TRY IT: Looking at the listing below, retype exactly the lines starting at the one containing "placed_design,pre_cts_ws,1879,ps" and ending at the one containing "nand2_1 (49), a21oi_1", both included, and nothing else.

───── RECORDS FOR THE TASK

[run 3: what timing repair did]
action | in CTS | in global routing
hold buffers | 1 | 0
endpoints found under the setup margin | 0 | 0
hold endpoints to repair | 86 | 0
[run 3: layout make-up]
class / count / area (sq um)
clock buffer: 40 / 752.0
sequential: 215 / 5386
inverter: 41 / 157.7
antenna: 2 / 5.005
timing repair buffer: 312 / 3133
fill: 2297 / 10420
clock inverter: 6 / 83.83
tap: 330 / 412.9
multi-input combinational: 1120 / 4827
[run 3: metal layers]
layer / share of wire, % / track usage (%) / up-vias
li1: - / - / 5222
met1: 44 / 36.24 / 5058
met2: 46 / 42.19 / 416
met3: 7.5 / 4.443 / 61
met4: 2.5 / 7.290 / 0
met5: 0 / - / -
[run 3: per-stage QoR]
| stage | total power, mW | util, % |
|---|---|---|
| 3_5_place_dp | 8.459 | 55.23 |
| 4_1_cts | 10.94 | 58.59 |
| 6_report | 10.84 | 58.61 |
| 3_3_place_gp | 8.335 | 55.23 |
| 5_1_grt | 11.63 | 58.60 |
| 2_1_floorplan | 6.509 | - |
File: config.mk
export PLATFORM = sky130hd
export DESIGN_NAME = booth_multiplier
export DESIGN_NICKNAME = d
export VERILOG_FILES = /design/src/rtl/booth_multiplier.sv
export SDC_FILE = /design/constraint.sdc
export NUM_CORES = 1
export LEC_CHECK = 0
export BUFFER_PORTS_ARGS = -buffer_cell sky130_fd_sc_hd__buf_2
export CAP_MARGIN = 20
export CELL_PAD_IN_SITES_DETAIL_PLACEMENT = 1
export CELL_PAD_IN_SITES_GLOBAL_PLACEMENT = 1
export CORE_ASPECT_RATIO = 1.25
export CORE_UTILIZATION = 28
export DETAILED_ROUTE_END_ITERATION = 8
export PLACE_DENSITY = 0.55
export SYNTH_ARGS = -nofsm -noshare
export SYNTH_HDL_FRONTEND = slang
export SYNTH_SLANG_ARGS = --single-unit
File: constraint.sdc
create_clock -name clock -period 4.6 [get_ports clock]
set_clock_uncertainty 0.1 [all_clocks]
set_input_delay 0.46 -clock clock [delete_from_list [all_inputs] [get_ports clock]]
set_output_delay 0.46 -clock clock [all_outputs]
set_load 0.005 [all_outputs]
File: src/rtl/booth_multiplier.sv
// Sequential radix-2 Booth multiplier. One Booth step per clock over N+1 steps,
// operands extended to N+1 bits so unsigned and two's-complement share one datapath.
module booth_multiplier #(
  parameter int unsigned N = 8
) (
  input  logic             clock,
  input  logic             reset,
  input  logic             start,
  input  logic             signed_mode,
  input  logic [N-1:0]     M,
  input  logic [N-1:0]     Q,
  output logic [2*N-1:0]   product,
  output logic             ready,
  output logic             busy,
  output logic             done
);

  localparam int unsigned W    = N + 1;
  localparam int unsigned CntW = $clog2(W + 1);

  typedef enum logic [1:0] {StIdle, StRun, StDone} state_e;

  state_e          state_q, state_d;
  logic [W-1:0]    a_q, a_d;
  logic [W-1:0]    qx_q, qx_d;
  logic            qm1_q, qm1_d;
  logic [W-1:0]    mx_q, mx_d;
  logic [CntW-1:0] cnt_q, cnt_d;
  logic [2*N-1:0]  product_q, product_d;
  logic            done_q, done_d;

  logic [W-1:0]    a_sum;
  logic [W-1:0]    a_shr;
  logic [W-1:0]    qx_shr;
  logic [2*W-1:0]  full_shr;
  logic [W-1:0]    m_ext;
  logic [W-1:0]    q_ext;

  // Booth add/subtract followed by arithmetic right shift of {A, Qx, q-1}
  always_comb begin
    m_ext = signed_mode ? {M[N-1], M} : {1'b0, M};
    q_ext = signed_mode ? {Q[N-1], Q} : {1'b0, Q};
    unique case ({qx_q[0], qm1_q})
      2'b10:   a_sum = a_q - mx_q;
      2'b01:   a_sum = a_q + mx_q;
      default: a_sum = a_q;
    endcase
    a_shr    = {a_sum[W-1], a_sum[W-1:1]};
    qx_shr   = {a_sum[0], qx_q[W-1:1]};
    full_shr = {a_shr, qx_shr};
  end

  // Next-state logic: capture on start from IDLE/DONE, step while RUN
  always_comb begin
    state_d   = state_q;
    a_d       = a_q;
    qx_d      = qx_q;
    qm1_d     = qm1_q;
    mx_d      = mx_q;
    cnt_d     = cnt_q;
    product_d = product_q;
    done_d    = 1'b0;
    unique case (state_q)
      StIdle, StDone: begin
        if (start) begin
          a_d     = '0;
          qx_d    = q_ext;
          qm1_d   = 1'b0;
          mx_d    = m_ext;
          cnt_d   = '0;
          state_d = StRun;
        end
      end
      StRun: begin
        a_d   = a_shr;
        qx_d  = qx_shr;
        qm1_d = qx_q[0];
        cnt_d = cnt_q + CntW'(1);
        // cnt_q counts completed steps; step N is the (N+1)-th and last
        if (cnt_q == CntW'(N)) begin
          state_d   = StDone;
          product_d = full_shr[2*N-1:0];
          done_d    = 1'b1;
        end
      end
      default: state_d = StIdle;
    endcase
  end

  // State registers with synchronous reset
  always_ff @(posedge clock) begin
    if (reset) begin
      state_q   <= StIdle;
      a_q       <= '0;
      qx_q      <= '0;
      qm1_q     <= 1'b0;
      mx_q      <= '0;
      cnt_q     <= '0;
      product_q <= '0;
      done_q    <= 1'b0;
    end else begin
      state_q   <= state_d;
      a_q       <= a_d;
      qx_q      <= qx_d;
      qm1_q     <= qm1_d;
      mx_q      <= mx_d;
      cnt_q     <= cnt_d;
      product_q <= product_d;
      done_q    <= done_d;
    end
  end

  assign product = product_q;
  assign ready   = (state_q == StDone);
  assign busy    = (state_q == StRun);
  assign done    = done_q;

endmodule
Word-level counts from Yosys, hierarchy flattened
Index checks and enable logic that the tools add are counted.
{"block": "totals", "inputBits": 20, "wordCells": 42, "out_inout_bits": 19, "reg_bits": 51}
{"block": "classes", "n_bitwise": 1, "addsub": 3, "muxes": 15, "n_reduce_logical": 8, "eq_ne": 7}
{"operator": "9-bit one-hot mux with 2 select lines", "n": 3}
{"operator": "9-bit two-way mux", "n": 4}
{"operator": "9-bit adder", "n": 1}
{"operator": "9-bit subtractor", "n": 1}
{"operator": "4-bit one-hot mux with 2 select lines", "n": 1}
{"operator": "2-bit AND reduction", "n": 4}
{"operator": "4-bit by 1-bit adder with 4-bit output (second input constant)", "n": 1}
{"operator": "2-bit by 1-bit equality test with 1-bit output (second input constant)", "n": 2}
{"operator": "2-bit equality test (second input constant)", "n": 2}
{"operator": "4-bit equality test (second input constant)", "n": 1}
{"operator": "2-bit two-way mux", "n": 2}
{"operator": "4-bit two-way mux", "n": 1}
{"operator": "2-bit one-hot mux with 2 select lines", "n": 1}
{"operator": "2-bit OR reduction", "n": 2}
{"operator": "2-bit logical NOT", "n": 1}
{"operator": "1-bit two-way mux", "n": 2}
{"operator": "2-bit by 1-bit != test with 1-bit output (second input constant)", "n": 1}
{"operator": "2-bit != test (second input constant)", "n": 1}
{"operator": "1-bit one-hot mux with 2 select lines", "n": 1}
{"operator": "2-bit nonzero test", "n": 1}
{"operator": "1-bit NOT", "n": 1}

Logic depth before layout (Yosys ltp)
{"block": "depth", "word_depth": 4, "ltp_mapped": 11, "ltp_nobuf": 10}

Worst setup path before layout
Ideal clock, no wire load.
{"block": "synth_timing", "path_type": "register -> register", "from": "register qx_q[0]", "to": "register a_q[6]", "arrival_ns": 2.367, "setup_slack_ns": 2.072, "required_ns": 4.439, "path_stages_with_launch": 11, "n_path_buf": 1, "period_less_slack_ns": 2.528, "setup_ns": 0.061, "cell_sequence": "dfxtp_1 inv_1 ha_1 clkbuf_1 mux2_2 ha_1 a21o_1 a41o_1 o311a_1 a211oi_2 a32o_1"}
{"block": "synth_via", "elab_chain_len": 3, "elab_cells_between_ends": 4, "classes_between": "eq/ne: 2; mux: 2"}
{"element": "start: declaration", "line": "25", "source": "logic [W-1:0] qx_q, qx_d;"}
{"element": "start signal: assignment", "line": "104", "source": "qx_q <= qx_d;"}
{"element": "2-bit by 1-bit equality test with 1-bit output / 2-bit equality test (equally long branches)", "line": "43", "source": "unique case ({qx_q[0], qm1_q})"}
{"element": "9-bit one-hot mux with 2 select lines (*)", "line": "43"}
{"element": "9-bit one-hot mux with 2 select lines (*)", "line": "63", "source": "unique case (state_q)"}
{"element": "end signal: assignment", "line": "94", "source": "a_q <= '0;"}
{"element": "end signal: assignment", "line": "103", "source": "a_q <= a_d;"}
{"element": "end: declaration", "line": "24", "source": "logic [W-1:0] a_q, a_d;"}
Mark *: on every way between the ends. The rest lies on a longest branch, timed or not.
A chain may end at the register's enable or synchronous reset.

Worst setup path after layout
{"block": "layout_timing", "from": "register mx_q[0]", "to": "register a_q[7]"}
{"block": "layout_via", "elab_chain_len": 3, "elab_cells_between_ends": 4, "classes_between": "add/sub: 2; mux: 2"}
{"element": "start: declaration", "line": "27", "source": "logic [W-1:0] mx_q, mx_d;"}
{"element": "start signal: assignment", "line": "106", "source": "mx_q <= mx_d;"}
{"element": "9-bit adder / 9-bit subtractor (equally long branches)", "line": "45, 44"}
{"element": "9-bit one-hot mux with 2 select lines (*)", "line": "43"}
{"element": "9-bit one-hot mux with 2 select lines (*)", "line": "63"}
Marks and branches as above.

==> flow_summary_export.csv <==
group,metric,value,unit
worst_setup_path,crit_chain,"or3_1 > nor3_1 > nor2_1 > xor2_1 > ha_1 > o211ai_1 > o211ai_1 > a21oi_1 > or4b_1 > o211ai_2",
route,routed_wl,6.617,mm
finish,layout-drive-gt1-share,16.77,%
clock_tree,clk_latency,310,ps
timing,max_freq,368.4,MHz
synth,synthFlopType,"dfxtp_1",
finish,seqCellArea,1001,sq um
timing,rsz0062_at_grt,"no",
clock_tree,cts.repair.resized,0,
floorplan,die_w,85.73,um
placed_design,dp_hpwl,4.752,mm
synth,synth_cell_type_count,42,
worst_hold_path,hold_depth,3,
route,ant_nets,0,
worst_setup_path,critPathMaxStageDelay,480,ps
worst_setup_path,rr_startpoint,"mx_q[0]$_SDFFE_PP0P_",
worst_setup_path,reg2reg_to,"a_q[7]$_SDFFE_PP0P_",
synth,yosysWarnings,0,
floorplan,core,8379,sq um
floorplan,pin_count,39,
grt,grt_antenna_before_repair,0,
timing,slew_viol_final,0,
worst_setup_path,crit_family,"simple AND/OR/NAND/NOR gates",
grt,grt_pass1_vias,2229,
clock_tree,cts_setup_buffers,0,
placed_design,routabilityCongestion,0.7680,
route,vias_per_cell,4.964,
worst_setup_path,start_kind,"flip-flop",
synth,postSynthCellCount,297,
clock_tree,cts_buffers,5,
placed_design,numPlacedInstances,438,
worst_setup_path,endpoint_kind,"flip-flop",
floorplan,die_h,106.7,um
finish,antenna_cells,0,
floorplan,placement_rows,37,
worst_hold_path,min_from,"M[1]",
route,wl_per_cell,14.87,um
worst_setup_path,cp.required,4740,ps
synth,synth_edf_count,0,
finish,fin_cells,445,
route,vias,2209,
clock_tree,hold_buffers,0,
finish,nets,361,
route,drt_first_pass_iters,3,
worst_hold_path,hp-class,"in2reg",
pwr,ir_drop,131.1,uV
worst_hold_path,hold_end,"mx_q[1]$_SDFFE_PP0P_",
floorplan,start_util,29.28,%
timing,slew_headroom,39.99,%
timing,tightest_slew,900.2,ps
synth,synth-seq-area-share,40.80,%
timing,timing.final.ws_setup,1885,ps
placed_design,port_buffers,38,
synth,synth_area,2454,sq um
finish,multi_input_comb_area,1351,sq um
synth,avgSynthCellArea,8.261,sq um
finish,area_delta_synth_final,15.09,%
worst_setup_path,crit_fanout,5,
flow_run,maxCapViolCount,0,
grt,overflow,0,
finish,mostFrequentLayoutCell,"dfxtp_1",
worst_setup_path,crit_top_cell,"o211ai_1",
worst_setup_path,timing.reg2reg.setup_slack,1890,ps
grt,grt_start_max_net_pins,46,
timing,setup_viol,0,
timing,fin_crit,2715,ps
clock_tree,cts_sinks,50,
grt,grtUsageTotal,15.37,%
worst_setup_path,crit_buf_inv,0,
floorplan,design.die.area,9143,sq um
timing,final.setup.tns,0,ps
clock_tree,root_buffer,"clkbuf_8",
worst_setup_path,worstSetupPathType,"reg2reg",
placed_design,pre_cts_ws,1879,ps
finish,n_fill_cell,1024,
timing,hold_viol,0,
clock_tree,clk_pin_slew,90,ps
route,drt-initial-drc-count,45,
worst_setup_path,arrival,2850,ps
synth,synth_nets,330,
route,drc,0,
clock_tree,cts_tree,"yes",
grt,grt_pass1_wl,10.95,mm
finish,utilization,33.70,%
pwr,powerDensity,314.5,nW/um^2
timing,finalCritPeriodShare,59.01,%
finish,final_cell_mix,"dfxtp_1 (50), nand2_1 (49), a21oi_1 (44)",
synth,ys_ff_latch,50,
synth,async_flop_share,0,%
status,status,"complete, no violations",
worst_setup_path,reg2reg_depth,10,
pwr,leakage,0.001211,uW
clock_tree,cts_buffer_depth,2,
worst_setup_path,slowest_stage,"or4b_1",
clock_tree,htree_levels,2,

──────────

ANSWER:
placed_design,pre_cts_ws,1879,ps
finish,n_fill_cell,1024,
timing,hold_viol,0,
clock_tree,clk_pin_slew,90,ps
route,drt-initial-drc-count,45,
worst_setup_path,arrival,2850,ps
synth,synth_nets,330,
route,drc,0,
clock_tree,cts_tree,"yes",
grt,grt_pass1_wl,10.95,mm
finish,utilization,33.70,%
pwr,powerDensity,314.5,nW/um^2
timing,finalCritPeriodShare,59.01,%
finish,final_cell_mix,"dfxtp_1 (50), nand2_1 (49), a21oi_1 (44)",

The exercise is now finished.